DESCRIPTION OF THE TASK → In the listing that follows, locate the line containing "class,instances,area [µm²],share of" and the line containing "cells and up". Retype exactly those two lines and every line between them, and nothing more.

DATA →
>>

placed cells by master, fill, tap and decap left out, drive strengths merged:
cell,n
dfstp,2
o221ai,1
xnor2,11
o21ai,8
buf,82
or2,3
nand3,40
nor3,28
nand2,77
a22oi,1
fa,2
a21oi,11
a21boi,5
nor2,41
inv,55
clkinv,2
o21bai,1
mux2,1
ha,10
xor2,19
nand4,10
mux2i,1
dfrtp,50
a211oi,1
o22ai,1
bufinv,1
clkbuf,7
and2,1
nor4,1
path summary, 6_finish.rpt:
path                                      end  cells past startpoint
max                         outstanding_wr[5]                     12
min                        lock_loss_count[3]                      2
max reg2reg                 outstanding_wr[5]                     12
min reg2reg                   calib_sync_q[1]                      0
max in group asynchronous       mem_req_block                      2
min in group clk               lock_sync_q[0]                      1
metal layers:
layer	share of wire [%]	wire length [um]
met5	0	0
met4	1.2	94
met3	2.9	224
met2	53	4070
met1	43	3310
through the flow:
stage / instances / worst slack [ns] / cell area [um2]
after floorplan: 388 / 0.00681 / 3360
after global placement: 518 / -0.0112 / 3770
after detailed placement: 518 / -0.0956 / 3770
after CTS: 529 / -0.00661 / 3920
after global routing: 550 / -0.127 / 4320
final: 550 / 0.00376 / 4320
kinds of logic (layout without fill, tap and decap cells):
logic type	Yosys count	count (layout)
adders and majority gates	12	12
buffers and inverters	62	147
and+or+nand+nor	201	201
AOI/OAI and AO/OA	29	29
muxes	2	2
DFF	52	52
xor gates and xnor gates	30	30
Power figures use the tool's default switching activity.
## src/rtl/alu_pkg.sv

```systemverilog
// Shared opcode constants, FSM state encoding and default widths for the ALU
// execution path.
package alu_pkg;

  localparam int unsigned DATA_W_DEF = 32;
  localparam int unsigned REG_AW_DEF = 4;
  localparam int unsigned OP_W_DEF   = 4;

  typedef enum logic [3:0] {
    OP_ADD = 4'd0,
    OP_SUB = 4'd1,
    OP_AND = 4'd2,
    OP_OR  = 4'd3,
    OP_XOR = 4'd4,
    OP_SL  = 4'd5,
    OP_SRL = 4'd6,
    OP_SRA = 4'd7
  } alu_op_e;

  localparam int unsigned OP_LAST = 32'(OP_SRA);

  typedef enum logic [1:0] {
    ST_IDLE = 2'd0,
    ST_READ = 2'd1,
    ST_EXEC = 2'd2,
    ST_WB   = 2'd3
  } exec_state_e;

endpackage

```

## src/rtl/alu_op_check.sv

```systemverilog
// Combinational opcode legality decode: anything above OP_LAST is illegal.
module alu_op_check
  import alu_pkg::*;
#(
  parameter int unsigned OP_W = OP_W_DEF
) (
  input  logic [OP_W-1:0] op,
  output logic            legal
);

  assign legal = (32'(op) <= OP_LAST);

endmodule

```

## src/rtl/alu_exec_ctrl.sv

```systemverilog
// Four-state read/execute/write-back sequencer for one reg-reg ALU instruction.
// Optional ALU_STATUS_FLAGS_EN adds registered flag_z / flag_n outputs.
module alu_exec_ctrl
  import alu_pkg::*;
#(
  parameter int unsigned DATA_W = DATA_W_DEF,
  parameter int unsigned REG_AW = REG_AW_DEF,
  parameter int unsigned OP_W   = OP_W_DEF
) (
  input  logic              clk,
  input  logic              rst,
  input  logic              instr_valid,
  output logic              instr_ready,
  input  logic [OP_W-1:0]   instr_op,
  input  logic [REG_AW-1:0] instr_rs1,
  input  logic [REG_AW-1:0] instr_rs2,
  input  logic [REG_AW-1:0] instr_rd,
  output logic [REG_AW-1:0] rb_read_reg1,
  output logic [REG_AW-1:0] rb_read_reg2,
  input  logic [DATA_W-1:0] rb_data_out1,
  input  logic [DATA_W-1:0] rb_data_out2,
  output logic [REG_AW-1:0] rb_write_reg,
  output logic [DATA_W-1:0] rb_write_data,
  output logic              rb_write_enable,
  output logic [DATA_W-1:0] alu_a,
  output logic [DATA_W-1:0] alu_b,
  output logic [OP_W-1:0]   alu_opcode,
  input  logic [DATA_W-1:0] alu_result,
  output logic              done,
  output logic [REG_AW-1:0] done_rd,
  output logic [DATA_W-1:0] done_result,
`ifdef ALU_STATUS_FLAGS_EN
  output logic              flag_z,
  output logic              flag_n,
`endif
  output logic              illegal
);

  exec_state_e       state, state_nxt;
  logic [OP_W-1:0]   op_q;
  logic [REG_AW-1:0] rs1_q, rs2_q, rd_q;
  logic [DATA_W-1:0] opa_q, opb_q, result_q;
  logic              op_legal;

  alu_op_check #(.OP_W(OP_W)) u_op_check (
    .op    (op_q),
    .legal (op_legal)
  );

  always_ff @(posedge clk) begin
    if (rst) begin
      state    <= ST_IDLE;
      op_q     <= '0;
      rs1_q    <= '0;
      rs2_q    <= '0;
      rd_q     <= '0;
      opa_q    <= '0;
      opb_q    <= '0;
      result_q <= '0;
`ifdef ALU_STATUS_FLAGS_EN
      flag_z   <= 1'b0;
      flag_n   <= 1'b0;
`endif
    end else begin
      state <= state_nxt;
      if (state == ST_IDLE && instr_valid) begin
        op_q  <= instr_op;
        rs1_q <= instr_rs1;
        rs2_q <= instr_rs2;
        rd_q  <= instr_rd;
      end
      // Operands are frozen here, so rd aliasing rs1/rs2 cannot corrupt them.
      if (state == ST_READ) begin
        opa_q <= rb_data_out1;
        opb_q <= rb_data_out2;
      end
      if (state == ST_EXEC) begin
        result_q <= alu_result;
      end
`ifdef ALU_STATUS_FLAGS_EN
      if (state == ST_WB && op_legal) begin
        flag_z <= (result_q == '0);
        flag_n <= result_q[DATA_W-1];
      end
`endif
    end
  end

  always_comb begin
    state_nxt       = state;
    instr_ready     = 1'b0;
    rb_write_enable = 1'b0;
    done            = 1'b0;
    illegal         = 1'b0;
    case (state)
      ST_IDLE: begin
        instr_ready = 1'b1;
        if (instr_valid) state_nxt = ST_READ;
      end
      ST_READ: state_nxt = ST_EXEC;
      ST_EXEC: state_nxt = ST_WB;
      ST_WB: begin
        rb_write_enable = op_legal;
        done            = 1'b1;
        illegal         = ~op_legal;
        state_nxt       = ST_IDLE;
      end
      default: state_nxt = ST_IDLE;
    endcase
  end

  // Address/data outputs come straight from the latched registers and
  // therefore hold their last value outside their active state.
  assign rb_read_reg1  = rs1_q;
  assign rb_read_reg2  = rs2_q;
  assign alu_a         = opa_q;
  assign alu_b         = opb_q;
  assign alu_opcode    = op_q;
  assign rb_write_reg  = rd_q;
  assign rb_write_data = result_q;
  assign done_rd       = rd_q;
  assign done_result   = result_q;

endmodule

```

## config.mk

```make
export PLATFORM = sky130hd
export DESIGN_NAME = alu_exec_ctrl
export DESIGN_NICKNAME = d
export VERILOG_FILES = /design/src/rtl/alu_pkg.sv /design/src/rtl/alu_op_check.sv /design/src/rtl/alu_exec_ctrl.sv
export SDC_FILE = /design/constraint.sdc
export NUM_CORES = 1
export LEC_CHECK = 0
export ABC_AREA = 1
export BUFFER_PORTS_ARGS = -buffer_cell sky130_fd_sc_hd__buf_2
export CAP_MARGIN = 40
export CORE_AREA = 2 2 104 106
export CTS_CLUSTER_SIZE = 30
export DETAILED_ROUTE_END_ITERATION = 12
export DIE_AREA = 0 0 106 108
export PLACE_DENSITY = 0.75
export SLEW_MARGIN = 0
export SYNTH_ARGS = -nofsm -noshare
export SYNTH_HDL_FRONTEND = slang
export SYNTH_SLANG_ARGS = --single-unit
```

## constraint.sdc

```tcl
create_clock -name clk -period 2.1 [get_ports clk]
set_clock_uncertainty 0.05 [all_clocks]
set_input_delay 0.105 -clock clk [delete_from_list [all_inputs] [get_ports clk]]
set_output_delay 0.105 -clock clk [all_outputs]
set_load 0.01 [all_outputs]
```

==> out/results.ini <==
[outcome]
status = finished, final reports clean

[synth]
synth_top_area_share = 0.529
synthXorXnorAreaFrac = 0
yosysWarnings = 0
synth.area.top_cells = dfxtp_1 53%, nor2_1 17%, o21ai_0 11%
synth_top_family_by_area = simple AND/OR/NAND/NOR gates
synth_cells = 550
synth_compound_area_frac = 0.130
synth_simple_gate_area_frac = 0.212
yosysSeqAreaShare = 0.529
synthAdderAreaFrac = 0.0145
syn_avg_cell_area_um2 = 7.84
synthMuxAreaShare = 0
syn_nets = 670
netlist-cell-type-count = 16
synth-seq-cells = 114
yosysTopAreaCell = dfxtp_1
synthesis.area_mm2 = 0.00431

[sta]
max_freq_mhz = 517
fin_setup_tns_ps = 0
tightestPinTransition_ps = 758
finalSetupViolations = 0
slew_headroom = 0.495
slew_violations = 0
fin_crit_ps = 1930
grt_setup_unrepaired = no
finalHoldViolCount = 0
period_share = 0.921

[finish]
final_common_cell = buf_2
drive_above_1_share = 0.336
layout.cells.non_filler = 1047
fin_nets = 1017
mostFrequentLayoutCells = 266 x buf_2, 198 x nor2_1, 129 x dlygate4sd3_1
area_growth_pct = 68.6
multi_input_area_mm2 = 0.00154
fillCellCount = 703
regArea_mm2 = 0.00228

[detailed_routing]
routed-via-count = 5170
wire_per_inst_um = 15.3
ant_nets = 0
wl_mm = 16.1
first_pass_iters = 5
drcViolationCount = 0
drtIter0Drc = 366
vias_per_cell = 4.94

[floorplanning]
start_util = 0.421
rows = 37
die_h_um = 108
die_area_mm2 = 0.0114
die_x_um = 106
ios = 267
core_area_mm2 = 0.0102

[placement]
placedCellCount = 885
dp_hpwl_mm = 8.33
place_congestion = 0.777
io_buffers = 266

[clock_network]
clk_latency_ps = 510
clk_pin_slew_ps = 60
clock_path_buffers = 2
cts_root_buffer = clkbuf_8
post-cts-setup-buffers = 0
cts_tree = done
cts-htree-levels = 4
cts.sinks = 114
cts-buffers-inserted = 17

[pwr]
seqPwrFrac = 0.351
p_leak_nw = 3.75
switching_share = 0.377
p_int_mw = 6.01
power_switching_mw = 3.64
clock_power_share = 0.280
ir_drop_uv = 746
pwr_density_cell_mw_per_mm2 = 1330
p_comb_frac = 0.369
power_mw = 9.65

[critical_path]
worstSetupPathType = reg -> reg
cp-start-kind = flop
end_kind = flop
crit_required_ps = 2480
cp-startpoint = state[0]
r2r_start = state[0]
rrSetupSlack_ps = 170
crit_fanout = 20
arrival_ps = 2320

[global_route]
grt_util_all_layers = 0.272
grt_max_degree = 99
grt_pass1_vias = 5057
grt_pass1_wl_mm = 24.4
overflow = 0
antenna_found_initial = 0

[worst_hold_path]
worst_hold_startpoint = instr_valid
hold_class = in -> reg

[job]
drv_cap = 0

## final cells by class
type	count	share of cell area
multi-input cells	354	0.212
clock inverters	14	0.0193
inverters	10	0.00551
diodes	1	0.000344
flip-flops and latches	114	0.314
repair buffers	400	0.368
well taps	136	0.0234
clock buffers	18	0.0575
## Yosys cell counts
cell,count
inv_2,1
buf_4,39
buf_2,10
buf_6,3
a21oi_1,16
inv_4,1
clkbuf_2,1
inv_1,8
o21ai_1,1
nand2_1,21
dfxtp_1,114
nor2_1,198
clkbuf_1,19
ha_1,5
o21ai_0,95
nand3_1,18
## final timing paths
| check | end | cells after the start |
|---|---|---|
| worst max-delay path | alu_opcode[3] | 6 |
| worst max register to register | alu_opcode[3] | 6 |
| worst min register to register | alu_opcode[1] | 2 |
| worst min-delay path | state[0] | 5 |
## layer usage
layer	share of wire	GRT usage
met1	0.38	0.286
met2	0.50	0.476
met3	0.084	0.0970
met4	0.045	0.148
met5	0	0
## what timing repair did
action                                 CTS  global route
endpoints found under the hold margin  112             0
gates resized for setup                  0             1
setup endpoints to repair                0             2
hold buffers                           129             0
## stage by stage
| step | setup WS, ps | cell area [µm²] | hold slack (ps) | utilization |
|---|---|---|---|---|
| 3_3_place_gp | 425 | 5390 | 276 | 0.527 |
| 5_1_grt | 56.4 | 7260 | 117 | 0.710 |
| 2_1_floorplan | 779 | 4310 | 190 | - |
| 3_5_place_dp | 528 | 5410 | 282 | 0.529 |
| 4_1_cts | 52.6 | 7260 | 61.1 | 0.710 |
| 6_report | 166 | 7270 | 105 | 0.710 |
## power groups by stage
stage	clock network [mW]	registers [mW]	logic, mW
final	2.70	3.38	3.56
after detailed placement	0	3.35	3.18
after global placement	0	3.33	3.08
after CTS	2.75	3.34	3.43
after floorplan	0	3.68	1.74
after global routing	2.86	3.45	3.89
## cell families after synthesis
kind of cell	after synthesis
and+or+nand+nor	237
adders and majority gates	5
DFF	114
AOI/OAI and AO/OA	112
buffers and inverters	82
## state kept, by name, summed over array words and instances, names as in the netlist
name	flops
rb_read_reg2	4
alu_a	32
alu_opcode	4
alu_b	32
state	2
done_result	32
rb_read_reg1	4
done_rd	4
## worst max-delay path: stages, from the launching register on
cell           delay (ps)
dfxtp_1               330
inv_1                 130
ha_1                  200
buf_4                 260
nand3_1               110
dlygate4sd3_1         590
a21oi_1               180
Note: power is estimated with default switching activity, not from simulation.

<<
>>

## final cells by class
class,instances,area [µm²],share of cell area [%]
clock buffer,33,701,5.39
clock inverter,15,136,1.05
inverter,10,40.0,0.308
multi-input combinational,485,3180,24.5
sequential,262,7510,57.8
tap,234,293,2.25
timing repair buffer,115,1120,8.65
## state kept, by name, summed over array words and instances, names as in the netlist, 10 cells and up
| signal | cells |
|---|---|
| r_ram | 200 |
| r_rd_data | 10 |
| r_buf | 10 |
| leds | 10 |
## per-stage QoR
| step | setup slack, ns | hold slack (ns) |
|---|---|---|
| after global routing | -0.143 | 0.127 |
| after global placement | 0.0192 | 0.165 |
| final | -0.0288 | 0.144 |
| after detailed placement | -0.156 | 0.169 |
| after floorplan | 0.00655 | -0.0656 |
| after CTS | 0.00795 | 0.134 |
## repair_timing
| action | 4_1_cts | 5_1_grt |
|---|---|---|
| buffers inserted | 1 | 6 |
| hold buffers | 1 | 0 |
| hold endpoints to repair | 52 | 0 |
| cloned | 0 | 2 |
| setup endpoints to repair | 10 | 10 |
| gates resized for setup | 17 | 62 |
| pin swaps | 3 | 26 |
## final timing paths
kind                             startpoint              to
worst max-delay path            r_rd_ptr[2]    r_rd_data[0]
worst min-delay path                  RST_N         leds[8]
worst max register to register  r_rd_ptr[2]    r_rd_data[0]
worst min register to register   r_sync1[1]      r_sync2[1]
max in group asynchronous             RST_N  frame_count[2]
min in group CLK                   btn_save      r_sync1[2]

<<

TASK RESULT →
class,instances,area [µm²],share of cell area [%]
clock buffer,33,701,5.39
clock inverter,15,136,1.05
inverter,10,40.0,0.308
multi-input combinational,485,3180,24.5
sequential,262,7510,57.8
tap,234,293,2.25
timing repair buffer,115,1120,8.65
## state kept, by name, summed over array words and instances, names as in the netlist, 10 cells and up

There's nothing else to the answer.